■ Exercise
Each line in the records that mentions the word "tests" needs to be listed.

Recorded data
# # # # # # #

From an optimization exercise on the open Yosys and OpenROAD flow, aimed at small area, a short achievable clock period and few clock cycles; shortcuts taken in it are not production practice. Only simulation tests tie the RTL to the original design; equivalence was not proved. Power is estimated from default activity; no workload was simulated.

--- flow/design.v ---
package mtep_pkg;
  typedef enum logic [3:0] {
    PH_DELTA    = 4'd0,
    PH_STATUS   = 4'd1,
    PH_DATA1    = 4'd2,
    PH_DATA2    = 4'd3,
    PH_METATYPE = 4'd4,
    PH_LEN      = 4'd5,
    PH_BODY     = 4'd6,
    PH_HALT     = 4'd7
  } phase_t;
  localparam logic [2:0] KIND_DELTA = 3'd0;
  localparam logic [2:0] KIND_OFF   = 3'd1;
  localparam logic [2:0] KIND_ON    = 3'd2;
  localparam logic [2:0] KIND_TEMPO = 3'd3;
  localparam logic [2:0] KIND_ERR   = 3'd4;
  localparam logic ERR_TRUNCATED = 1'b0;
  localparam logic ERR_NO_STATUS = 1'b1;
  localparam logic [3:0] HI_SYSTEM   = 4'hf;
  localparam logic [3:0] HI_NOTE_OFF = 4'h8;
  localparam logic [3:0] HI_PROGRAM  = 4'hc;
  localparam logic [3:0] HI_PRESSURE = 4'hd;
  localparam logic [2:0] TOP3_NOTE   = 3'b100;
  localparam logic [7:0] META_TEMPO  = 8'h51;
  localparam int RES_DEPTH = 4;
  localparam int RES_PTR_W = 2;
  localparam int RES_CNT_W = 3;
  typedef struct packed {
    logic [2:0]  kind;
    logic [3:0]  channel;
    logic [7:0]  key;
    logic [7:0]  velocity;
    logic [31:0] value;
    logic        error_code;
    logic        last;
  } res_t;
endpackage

# # # # # # #

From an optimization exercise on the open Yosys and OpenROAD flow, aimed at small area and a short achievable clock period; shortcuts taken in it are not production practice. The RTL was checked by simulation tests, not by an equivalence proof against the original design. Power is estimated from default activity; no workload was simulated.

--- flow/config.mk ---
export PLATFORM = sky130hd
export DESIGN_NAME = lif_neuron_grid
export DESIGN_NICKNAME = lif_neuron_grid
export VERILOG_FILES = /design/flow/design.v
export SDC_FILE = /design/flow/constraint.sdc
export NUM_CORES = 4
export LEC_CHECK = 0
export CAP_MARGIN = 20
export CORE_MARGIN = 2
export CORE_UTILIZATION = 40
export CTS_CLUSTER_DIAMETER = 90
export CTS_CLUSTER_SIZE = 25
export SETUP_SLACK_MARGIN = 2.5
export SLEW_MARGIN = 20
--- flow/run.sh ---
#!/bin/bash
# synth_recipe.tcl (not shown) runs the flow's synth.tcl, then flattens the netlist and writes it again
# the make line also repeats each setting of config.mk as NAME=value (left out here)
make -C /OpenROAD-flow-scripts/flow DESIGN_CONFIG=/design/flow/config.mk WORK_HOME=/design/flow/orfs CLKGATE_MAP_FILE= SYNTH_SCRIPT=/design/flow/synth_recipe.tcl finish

# # # # # # #

■ Answer
From an optimization exercise on the open Yosys and OpenROAD flow, aimed at small area, a short achievable clock period and few clock cycles; shortcuts taken in it are not production practice. Only simulation tests tie the RTL to the original design; equivalence was not proved. Power is estimated from default activity; no workload was simulated.
From an optimization exercise on the open Yosys and OpenROAD flow, aimed at small area and a short achievable clock period; shortcuts taken in it are not production practice. The RTL was checked by simulation tests, not by an equivalence proof against the original design. Power is estimated from default activity; no workload was simulated.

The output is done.